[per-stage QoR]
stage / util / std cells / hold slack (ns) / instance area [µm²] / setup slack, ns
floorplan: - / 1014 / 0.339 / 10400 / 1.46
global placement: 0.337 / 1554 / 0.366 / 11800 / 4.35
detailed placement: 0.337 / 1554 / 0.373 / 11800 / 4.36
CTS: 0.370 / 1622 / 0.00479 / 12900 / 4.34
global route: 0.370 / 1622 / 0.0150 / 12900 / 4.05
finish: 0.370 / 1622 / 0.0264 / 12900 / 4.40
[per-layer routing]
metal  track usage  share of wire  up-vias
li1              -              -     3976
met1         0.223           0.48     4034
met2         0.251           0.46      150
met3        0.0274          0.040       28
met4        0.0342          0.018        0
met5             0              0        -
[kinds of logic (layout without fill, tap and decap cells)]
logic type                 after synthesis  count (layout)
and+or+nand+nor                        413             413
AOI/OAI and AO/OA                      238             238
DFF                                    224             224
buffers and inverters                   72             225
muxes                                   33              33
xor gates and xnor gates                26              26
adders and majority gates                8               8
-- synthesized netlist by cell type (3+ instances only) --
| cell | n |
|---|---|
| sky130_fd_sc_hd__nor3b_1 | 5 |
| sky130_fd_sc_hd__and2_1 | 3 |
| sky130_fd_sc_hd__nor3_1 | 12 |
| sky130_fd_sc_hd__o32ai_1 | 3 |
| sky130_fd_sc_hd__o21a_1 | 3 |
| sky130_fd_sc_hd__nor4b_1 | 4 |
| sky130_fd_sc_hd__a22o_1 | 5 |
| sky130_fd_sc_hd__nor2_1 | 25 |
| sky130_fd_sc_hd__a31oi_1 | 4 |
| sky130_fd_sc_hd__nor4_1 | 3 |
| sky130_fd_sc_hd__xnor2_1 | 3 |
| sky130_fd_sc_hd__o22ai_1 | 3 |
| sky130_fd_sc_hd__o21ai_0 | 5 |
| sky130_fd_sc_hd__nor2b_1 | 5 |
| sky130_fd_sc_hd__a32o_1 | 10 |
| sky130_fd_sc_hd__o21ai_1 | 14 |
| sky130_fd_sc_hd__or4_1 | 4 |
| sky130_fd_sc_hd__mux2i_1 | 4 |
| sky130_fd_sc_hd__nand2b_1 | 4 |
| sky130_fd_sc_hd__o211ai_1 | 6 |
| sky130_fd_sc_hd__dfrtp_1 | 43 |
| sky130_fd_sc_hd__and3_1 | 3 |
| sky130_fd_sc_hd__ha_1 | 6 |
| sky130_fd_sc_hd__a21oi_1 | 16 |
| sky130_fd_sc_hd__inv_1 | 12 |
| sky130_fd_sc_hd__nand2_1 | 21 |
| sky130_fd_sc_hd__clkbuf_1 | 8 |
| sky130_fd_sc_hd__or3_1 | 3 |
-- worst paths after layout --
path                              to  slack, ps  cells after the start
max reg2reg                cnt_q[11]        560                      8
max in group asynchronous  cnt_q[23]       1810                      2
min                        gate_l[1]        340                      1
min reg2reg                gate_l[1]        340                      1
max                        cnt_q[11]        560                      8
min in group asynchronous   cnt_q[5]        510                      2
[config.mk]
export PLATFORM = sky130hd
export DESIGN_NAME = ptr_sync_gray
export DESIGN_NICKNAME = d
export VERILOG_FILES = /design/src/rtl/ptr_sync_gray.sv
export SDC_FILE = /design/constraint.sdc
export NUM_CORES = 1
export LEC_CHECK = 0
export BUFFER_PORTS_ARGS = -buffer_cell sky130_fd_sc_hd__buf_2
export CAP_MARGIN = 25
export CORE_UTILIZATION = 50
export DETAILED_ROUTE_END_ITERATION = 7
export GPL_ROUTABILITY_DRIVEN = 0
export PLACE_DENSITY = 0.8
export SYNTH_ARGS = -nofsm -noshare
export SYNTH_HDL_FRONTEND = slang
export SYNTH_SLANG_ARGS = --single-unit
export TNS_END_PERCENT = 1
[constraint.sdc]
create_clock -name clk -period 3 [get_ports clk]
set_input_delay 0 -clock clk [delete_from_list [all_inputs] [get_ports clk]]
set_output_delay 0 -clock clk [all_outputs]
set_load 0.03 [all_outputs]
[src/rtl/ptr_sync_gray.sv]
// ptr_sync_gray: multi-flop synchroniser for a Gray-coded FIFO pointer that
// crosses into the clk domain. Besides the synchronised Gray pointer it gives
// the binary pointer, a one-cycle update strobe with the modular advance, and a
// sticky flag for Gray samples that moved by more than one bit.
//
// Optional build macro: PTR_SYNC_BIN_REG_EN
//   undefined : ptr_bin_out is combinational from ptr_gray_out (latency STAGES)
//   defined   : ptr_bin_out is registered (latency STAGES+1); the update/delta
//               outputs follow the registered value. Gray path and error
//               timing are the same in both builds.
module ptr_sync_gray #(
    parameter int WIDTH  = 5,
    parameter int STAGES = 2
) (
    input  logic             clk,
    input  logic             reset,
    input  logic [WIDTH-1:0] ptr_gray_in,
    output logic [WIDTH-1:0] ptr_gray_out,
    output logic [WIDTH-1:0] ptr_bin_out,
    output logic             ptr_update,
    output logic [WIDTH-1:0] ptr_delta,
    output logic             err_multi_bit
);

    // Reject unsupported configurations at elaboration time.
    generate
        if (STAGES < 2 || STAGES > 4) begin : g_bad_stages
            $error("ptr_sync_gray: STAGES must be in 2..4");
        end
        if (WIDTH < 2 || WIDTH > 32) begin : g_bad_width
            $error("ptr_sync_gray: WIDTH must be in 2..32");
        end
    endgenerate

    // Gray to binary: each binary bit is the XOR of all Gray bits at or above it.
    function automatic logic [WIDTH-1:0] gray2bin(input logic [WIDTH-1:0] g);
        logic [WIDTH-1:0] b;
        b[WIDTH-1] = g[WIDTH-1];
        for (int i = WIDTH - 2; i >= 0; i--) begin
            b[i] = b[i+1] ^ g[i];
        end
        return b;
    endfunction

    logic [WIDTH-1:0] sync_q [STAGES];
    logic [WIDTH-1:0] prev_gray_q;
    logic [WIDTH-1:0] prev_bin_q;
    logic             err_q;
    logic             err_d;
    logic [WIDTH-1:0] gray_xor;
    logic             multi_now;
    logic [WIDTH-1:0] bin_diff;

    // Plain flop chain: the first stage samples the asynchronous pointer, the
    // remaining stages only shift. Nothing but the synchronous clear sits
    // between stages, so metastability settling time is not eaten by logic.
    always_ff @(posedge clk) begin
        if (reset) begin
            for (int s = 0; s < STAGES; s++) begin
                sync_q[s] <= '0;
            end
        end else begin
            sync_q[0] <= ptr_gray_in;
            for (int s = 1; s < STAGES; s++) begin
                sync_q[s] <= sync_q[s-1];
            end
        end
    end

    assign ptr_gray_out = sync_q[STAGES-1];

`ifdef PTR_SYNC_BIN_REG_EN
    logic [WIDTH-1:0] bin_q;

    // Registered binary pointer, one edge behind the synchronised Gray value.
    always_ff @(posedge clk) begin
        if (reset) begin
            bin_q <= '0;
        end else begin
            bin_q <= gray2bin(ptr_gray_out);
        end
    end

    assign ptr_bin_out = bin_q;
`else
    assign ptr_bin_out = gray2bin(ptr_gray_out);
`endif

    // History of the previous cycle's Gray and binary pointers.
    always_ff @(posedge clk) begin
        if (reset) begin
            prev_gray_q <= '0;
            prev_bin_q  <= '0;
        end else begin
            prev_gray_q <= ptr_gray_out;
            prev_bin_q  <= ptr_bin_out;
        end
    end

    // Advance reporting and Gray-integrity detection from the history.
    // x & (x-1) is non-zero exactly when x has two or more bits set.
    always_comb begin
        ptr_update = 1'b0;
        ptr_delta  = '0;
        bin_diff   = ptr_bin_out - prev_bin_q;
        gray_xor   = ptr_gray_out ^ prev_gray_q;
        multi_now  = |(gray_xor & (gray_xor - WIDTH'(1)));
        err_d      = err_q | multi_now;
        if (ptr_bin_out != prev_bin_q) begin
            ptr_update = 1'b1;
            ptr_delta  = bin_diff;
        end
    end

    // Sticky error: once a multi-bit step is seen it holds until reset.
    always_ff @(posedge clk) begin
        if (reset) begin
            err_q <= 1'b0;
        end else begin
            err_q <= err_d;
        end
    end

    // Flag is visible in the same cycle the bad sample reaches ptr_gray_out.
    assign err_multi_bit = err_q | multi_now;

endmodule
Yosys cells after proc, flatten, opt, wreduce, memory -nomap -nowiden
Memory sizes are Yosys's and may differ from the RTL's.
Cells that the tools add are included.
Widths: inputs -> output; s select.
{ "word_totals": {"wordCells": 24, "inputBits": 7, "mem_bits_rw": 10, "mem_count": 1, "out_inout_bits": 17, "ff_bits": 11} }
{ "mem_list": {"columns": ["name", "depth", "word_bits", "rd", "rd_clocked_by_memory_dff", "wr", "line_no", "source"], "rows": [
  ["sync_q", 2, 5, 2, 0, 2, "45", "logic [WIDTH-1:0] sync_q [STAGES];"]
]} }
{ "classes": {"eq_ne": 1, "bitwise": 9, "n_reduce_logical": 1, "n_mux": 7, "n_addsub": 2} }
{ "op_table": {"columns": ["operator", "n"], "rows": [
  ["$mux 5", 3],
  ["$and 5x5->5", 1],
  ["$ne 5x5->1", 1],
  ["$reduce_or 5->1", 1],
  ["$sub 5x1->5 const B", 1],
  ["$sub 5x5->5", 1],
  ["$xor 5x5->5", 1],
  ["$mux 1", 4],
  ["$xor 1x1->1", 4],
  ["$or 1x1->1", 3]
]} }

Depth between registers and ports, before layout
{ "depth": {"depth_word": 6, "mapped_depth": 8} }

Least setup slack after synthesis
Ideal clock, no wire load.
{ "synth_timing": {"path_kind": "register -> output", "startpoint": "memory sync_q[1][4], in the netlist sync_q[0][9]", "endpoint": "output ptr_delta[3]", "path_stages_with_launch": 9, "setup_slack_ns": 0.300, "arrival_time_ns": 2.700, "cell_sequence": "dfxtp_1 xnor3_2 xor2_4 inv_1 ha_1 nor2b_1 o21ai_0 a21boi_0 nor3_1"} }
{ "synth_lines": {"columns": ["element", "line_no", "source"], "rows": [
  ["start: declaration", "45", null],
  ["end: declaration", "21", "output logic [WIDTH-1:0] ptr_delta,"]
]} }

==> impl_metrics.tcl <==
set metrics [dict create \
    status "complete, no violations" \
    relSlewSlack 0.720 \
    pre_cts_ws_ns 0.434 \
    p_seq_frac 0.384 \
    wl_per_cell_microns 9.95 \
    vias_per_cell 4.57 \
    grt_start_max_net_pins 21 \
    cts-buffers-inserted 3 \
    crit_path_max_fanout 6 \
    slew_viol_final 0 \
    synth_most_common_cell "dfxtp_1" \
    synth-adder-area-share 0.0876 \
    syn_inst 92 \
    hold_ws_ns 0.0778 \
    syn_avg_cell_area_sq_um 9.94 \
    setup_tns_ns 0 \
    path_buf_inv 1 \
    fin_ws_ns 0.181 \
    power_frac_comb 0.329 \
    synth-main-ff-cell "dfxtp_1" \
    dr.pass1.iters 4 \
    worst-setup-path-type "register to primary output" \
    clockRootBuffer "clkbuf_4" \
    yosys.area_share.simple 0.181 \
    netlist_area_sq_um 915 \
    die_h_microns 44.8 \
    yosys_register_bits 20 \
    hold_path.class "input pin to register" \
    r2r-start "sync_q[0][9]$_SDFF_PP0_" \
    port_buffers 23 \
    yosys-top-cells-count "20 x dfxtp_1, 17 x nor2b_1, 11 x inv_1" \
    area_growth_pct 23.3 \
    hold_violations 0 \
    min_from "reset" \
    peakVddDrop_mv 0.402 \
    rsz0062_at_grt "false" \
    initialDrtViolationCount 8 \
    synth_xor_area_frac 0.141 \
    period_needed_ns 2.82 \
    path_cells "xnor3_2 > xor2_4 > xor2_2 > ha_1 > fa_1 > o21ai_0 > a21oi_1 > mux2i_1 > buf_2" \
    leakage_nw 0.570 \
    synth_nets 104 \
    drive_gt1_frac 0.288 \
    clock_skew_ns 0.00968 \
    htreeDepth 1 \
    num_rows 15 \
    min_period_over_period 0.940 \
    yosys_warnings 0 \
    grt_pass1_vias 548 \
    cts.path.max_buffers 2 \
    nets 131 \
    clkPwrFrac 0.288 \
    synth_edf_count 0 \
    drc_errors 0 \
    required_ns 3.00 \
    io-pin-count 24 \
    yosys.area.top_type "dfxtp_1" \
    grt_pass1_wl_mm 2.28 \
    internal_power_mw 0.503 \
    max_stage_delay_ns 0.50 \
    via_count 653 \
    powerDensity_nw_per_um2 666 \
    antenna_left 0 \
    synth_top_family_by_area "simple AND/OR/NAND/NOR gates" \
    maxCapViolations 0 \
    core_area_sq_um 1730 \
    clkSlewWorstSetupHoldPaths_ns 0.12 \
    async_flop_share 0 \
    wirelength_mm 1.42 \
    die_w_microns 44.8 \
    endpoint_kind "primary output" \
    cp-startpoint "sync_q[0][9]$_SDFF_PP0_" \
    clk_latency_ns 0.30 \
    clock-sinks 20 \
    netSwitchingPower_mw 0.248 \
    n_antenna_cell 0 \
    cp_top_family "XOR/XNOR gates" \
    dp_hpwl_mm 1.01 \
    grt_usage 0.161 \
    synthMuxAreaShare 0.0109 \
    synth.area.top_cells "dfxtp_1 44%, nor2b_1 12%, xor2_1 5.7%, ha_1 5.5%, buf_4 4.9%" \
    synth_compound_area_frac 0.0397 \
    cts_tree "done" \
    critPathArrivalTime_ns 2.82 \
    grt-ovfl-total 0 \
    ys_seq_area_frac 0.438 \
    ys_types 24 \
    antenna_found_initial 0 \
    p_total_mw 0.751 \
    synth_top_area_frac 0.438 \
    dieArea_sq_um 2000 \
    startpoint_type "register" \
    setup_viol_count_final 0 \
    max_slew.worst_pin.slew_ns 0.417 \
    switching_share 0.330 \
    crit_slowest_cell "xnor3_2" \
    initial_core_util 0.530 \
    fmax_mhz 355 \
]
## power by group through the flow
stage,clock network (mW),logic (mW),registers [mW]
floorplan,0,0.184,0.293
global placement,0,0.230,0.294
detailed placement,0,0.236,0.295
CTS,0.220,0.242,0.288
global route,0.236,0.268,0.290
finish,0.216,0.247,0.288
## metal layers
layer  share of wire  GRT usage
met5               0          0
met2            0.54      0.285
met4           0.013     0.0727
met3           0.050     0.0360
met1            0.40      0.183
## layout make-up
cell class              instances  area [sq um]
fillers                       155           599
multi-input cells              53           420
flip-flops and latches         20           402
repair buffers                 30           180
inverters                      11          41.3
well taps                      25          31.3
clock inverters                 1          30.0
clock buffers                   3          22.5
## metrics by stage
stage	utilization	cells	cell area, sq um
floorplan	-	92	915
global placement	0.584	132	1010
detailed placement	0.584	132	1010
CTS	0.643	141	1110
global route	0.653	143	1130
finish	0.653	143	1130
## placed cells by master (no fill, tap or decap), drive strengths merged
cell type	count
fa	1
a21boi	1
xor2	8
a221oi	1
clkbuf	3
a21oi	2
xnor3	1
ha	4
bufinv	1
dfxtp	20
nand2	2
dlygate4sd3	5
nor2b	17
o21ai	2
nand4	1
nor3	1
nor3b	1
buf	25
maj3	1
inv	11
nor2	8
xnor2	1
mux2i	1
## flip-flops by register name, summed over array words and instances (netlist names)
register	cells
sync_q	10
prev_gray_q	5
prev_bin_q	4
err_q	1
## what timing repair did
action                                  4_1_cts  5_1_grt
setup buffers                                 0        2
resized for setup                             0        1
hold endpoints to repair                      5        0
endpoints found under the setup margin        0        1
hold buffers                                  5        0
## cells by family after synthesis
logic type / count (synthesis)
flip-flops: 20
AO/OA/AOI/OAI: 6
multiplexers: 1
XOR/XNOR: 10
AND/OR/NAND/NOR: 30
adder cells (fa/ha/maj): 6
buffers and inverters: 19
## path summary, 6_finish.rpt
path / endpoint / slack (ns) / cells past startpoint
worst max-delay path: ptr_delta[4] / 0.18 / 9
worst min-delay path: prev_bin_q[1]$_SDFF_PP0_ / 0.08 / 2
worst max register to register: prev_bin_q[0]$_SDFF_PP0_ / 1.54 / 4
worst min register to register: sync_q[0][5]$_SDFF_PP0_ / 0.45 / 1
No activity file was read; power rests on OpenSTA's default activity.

==

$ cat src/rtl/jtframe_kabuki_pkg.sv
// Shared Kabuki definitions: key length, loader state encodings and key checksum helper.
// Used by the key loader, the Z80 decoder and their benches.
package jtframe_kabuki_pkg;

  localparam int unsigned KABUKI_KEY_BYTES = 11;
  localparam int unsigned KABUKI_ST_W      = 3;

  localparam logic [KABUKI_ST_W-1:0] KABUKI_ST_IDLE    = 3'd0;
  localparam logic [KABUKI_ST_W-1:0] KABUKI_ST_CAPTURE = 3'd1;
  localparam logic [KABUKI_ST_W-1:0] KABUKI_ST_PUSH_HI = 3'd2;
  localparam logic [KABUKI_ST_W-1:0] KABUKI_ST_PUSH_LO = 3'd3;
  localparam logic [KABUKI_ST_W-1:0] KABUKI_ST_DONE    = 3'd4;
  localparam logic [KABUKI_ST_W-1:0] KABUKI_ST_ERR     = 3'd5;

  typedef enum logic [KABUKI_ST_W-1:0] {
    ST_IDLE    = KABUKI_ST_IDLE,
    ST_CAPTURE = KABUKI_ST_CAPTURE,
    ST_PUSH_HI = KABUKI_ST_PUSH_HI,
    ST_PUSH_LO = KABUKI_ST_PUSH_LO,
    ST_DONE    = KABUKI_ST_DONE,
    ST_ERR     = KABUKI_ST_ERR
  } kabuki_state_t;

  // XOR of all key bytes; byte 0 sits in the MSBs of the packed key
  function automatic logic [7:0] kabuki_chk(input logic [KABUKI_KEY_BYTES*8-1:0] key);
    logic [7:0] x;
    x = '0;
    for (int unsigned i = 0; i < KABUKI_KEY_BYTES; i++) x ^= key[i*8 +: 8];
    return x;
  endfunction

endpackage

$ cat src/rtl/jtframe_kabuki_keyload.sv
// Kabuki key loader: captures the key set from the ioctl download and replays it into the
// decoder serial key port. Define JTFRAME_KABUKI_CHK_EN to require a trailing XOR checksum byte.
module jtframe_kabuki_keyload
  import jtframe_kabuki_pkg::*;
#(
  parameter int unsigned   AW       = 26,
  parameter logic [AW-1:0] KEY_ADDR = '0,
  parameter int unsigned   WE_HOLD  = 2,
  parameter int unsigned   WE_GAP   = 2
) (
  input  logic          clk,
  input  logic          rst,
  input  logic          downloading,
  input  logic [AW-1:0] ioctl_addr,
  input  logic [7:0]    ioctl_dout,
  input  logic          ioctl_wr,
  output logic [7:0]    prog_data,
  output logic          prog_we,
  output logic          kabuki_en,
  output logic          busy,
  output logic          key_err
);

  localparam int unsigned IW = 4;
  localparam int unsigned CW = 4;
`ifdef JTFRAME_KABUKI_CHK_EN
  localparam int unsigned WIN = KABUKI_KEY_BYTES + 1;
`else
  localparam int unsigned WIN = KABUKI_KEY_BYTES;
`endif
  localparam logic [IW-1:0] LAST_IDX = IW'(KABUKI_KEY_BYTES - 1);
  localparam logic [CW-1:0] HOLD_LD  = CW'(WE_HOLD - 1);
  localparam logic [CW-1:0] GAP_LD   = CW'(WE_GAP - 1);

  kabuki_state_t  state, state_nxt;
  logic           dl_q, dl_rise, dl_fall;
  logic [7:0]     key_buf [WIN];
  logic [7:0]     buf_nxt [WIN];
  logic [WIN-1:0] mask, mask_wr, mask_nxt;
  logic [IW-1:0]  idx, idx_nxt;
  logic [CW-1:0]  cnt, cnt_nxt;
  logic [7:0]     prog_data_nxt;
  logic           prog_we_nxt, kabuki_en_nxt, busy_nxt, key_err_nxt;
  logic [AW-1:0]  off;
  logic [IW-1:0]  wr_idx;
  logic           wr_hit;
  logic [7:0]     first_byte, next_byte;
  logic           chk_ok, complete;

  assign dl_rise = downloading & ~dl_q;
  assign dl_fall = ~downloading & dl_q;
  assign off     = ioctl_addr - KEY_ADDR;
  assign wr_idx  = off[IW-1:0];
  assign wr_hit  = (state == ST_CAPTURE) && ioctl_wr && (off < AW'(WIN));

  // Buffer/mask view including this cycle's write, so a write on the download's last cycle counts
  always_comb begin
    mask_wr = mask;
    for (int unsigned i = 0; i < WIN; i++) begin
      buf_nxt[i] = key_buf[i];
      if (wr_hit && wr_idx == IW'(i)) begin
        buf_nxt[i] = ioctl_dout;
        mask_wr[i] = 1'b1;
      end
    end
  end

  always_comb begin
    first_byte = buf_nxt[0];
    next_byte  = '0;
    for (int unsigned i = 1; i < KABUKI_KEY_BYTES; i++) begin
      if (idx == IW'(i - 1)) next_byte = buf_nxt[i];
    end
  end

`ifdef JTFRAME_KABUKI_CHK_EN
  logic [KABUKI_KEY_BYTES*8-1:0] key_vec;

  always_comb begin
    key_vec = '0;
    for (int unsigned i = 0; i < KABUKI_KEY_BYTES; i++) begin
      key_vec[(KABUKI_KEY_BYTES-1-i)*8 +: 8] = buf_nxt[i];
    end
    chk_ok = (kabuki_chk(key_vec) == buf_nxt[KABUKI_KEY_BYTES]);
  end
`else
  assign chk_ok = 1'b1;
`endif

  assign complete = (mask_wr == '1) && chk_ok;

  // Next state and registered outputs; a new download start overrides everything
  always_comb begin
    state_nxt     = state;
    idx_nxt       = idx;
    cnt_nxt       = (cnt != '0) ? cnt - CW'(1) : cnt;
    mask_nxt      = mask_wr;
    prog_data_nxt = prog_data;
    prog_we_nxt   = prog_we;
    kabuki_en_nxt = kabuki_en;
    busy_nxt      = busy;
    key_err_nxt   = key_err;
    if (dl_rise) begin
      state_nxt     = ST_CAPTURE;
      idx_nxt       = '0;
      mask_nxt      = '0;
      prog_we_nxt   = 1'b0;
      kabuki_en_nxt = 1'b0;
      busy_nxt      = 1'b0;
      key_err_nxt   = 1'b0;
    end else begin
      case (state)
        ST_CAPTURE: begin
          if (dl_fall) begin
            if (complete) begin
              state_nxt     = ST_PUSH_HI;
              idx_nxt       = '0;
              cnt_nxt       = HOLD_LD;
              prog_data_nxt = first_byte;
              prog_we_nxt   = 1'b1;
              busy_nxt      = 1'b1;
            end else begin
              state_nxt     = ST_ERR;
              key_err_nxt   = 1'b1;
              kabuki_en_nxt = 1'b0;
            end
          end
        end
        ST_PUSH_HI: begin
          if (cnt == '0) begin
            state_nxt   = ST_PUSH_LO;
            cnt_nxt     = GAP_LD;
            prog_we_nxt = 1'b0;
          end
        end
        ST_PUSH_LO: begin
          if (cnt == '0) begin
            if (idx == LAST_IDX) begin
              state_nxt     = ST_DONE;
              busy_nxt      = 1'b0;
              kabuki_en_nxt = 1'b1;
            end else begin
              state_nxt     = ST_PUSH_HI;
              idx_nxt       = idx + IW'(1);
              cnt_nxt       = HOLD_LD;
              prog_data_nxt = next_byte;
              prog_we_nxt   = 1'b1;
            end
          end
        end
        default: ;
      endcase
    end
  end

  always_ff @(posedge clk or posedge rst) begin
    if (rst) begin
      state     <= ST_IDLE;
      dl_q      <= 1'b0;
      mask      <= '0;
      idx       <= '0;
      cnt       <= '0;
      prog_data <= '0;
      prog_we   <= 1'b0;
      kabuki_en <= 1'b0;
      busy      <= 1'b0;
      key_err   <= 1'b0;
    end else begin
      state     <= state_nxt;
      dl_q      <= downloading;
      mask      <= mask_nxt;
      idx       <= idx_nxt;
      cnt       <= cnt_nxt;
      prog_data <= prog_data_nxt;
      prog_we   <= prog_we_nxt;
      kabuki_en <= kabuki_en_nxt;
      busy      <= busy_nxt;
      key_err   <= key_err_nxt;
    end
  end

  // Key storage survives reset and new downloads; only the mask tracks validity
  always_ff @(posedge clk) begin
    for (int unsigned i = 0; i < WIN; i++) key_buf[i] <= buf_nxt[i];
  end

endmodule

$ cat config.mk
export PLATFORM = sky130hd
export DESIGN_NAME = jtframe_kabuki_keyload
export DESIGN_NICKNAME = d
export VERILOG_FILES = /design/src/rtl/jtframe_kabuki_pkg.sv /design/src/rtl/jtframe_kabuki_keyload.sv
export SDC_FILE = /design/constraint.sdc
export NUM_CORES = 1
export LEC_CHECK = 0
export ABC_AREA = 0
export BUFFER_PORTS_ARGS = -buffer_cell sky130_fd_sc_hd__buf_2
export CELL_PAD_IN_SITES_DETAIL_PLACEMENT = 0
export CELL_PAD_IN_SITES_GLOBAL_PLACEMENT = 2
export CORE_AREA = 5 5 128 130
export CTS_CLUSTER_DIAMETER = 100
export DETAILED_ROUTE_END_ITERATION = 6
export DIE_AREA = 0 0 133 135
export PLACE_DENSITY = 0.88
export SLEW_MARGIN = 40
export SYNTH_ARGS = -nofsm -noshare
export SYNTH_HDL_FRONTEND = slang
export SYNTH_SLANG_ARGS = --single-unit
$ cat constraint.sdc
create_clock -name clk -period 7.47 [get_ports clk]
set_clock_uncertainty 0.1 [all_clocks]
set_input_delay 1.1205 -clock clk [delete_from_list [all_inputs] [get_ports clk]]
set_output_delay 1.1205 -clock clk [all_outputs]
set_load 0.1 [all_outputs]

• EXERCISE DESCRIPTION: From the entries above, write out only the lines starting at the line that holds "CTS: 0.370 / 1622 / 0.00479 / 12900 / 4.34" and ending at the line that holds "AOI/OAI and AO/OA", keeping both and matching them exactly.

• FINAL ANSWER:
CTS: 0.370 / 1622 / 0.00479 / 12900 / 4.34
global route: 0.370 / 1622 / 0.0150 / 12900 / 4.05
finish: 0.370 / 1622 / 0.0264 / 12900 / 4.40
[per-layer routing]
metal  track usage  share of wire  up-vias
li1              -              -     3976
met1         0.223           0.48     4034
met2         0.251           0.46      150
met3        0.0274          0.040       28
met4        0.0342          0.018        0
met5             0              0        -
[kinds of logic (layout without fill, tap and decap cells)]
logic type                 after synthesis  count (layout)
and+or+nand+nor                        413             413
AOI/OAI and AO/OA                      238             238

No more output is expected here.